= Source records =
____________________

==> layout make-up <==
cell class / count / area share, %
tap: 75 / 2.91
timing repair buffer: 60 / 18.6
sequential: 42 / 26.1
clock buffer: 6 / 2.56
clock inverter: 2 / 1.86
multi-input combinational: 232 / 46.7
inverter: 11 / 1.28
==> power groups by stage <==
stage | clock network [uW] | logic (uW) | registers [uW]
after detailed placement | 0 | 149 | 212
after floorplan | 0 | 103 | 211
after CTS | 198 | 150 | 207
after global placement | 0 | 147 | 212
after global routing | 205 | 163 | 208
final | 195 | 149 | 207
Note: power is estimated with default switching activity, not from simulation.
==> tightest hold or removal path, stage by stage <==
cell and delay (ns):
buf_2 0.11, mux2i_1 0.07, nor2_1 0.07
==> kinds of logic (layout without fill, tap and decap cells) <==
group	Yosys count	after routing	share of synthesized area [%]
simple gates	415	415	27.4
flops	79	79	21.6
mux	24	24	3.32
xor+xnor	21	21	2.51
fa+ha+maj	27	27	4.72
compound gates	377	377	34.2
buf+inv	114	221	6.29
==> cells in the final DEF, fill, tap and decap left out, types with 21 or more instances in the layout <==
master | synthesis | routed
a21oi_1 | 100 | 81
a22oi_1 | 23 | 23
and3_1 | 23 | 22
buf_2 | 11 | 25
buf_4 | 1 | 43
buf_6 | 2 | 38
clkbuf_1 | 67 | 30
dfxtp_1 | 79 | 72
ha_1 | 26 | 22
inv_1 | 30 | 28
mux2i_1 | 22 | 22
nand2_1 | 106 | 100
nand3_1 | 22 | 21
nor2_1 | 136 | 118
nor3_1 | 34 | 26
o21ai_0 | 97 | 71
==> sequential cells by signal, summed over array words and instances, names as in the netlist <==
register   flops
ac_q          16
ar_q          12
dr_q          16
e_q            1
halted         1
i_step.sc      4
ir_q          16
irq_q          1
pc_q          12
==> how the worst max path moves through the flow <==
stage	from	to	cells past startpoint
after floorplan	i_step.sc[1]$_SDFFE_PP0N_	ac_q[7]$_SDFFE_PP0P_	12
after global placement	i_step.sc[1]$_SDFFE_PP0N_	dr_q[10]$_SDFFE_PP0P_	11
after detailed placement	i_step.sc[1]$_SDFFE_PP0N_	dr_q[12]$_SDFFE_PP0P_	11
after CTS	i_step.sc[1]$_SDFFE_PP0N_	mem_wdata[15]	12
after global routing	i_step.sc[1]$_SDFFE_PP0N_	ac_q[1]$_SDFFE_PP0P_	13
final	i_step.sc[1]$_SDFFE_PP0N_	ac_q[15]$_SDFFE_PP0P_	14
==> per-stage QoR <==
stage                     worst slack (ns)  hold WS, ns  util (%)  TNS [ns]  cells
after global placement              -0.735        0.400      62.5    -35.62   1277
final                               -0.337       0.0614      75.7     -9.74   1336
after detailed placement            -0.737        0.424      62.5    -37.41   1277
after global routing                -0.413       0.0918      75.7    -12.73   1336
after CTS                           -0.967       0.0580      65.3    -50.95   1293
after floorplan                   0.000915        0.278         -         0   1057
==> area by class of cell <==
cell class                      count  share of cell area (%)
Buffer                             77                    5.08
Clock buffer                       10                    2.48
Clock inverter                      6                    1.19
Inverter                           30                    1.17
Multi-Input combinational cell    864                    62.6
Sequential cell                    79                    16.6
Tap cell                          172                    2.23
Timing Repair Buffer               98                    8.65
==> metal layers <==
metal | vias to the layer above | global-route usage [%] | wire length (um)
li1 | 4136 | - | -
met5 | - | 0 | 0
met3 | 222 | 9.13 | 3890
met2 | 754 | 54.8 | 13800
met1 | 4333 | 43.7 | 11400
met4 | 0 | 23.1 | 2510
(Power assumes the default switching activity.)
===== config.mk =====
export PLATFORM = sky130hd
export DESIGN_NAME = latched_status_group
export DESIGN_NICKNAME = d
export VERILOG_FILES = /design/src/rtl/status_grp_pkg.sv /design/src/rtl/stat_edge_cell.sv /design/src/rtl/stat_mask_reg.sv /design/src/rtl/stat_read_mux.sv /design/src/rtl/stat_summary.sv /design/src/rtl/latched_status_group.sv
export SDC_FILE = /design/constraint.sdc
export NUM_CORES = 1
export LEC_CHECK = 0
export ABC_CLOCK_PERIOD_IN_PS = 800
export BUFFER_PORTS_ARGS = -buffer_cell sky130_fd_sc_hd__buf_2
export CAP_MARGIN = 10
export CELL_PAD_IN_SITES_DETAIL_PLACEMENT = 1
export CELL_PAD_IN_SITES_GLOBAL_PLACEMENT = 1
export CORE_MARGIN = 1.5
export CORE_UTILIZATION = 23
export DETAILED_ROUTE_END_ITERATION = 8
export GPL_TIMING_DRIVEN = 0
export PLACE_DENSITY_LB_ADDON = 0.1
export SYNTH_ARGS = -nofsm -noshare
export SYNTH_HDL_FRONTEND = slang
export SYNTH_SLANG_ARGS = --single-unit

===== constraint.sdc =====
create_clock -name clk -period 0.8 [get_ports clk]
set_input_delay 0.12 -clock clk [delete_from_list [all_inputs] [get_ports clk]]
set_output_delay 0.12 -clock clk [all_outputs]
set_load 0.02 [all_outputs]

===== src/rtl/status_grp_pkg.sv =====
package status_grp_pkg;
  localparam int STAT_W = 16;
  localparam logic [STAT_W-1:0] STAT_USED = 16'h0603;

  typedef enum logic [1:0] {
    SEL_COND = 2'b00,
    SEL_EVT  = 2'b01,
    SEL_EN   = 2'b10,
    SEL_NONE = 2'b11
  } rd_sel_e;
endpackage


===== src/rtl/stat_edge_cell.sv =====
module stat_edge_cell (
  input  logic clk,
  input  logic rst_n,
  input  logic cond_i,
  input  logic clr_i,
  output logic evt_o
);
  logic prev_q, prev_d;
  logic evt_q, evt_d;
  logic rise;

  always_comb begin
    rise   = cond_i & ~prev_q;
    prev_d = cond_i;
    if (clr_i) evt_d = rise;
    else       evt_d = evt_q | rise;
  end

  always_ff @(posedge clk or negedge rst_n) begin
    if (!rst_n) begin
      prev_q <= 1'b0;
      evt_q  <= 1'b0;
    end else begin
      prev_q <= prev_d;
      evt_q  <= evt_d;
    end
  end

  assign evt_o = evt_q;

  assert_rise_sets_R2: assert property (@(posedge clk) disable iff (!rst_n)
    (cond_i && !prev_q) |=> evt_q);
  assert_sticky_R4: assert property (@(posedge clk) disable iff (!rst_n)
    (evt_q && !clr_i) |=> evt_q);
  assert_clear_R6: assert property (@(posedge clk) disable iff (!rst_n)
    (clr_i && !(cond_i && !prev_q)) |=> !evt_q);
  assert_edge_kept_R7: assert property (@(posedge clk) disable iff (!rst_n)
    (clr_i && cond_i && !prev_q) |=> evt_q);
  assert_no_retrigger_R3: assert property (@(posedge clk) disable iff (!rst_n)
    (prev_q && clr_i) |=> !evt_q);
endmodule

____________________

In the lines above, find each one with "worst" and list it.

==> how the worst max path moves through the flow <==
stage                     worst slack (ns)  hold WS, ns  util (%)  TNS [ns]  cells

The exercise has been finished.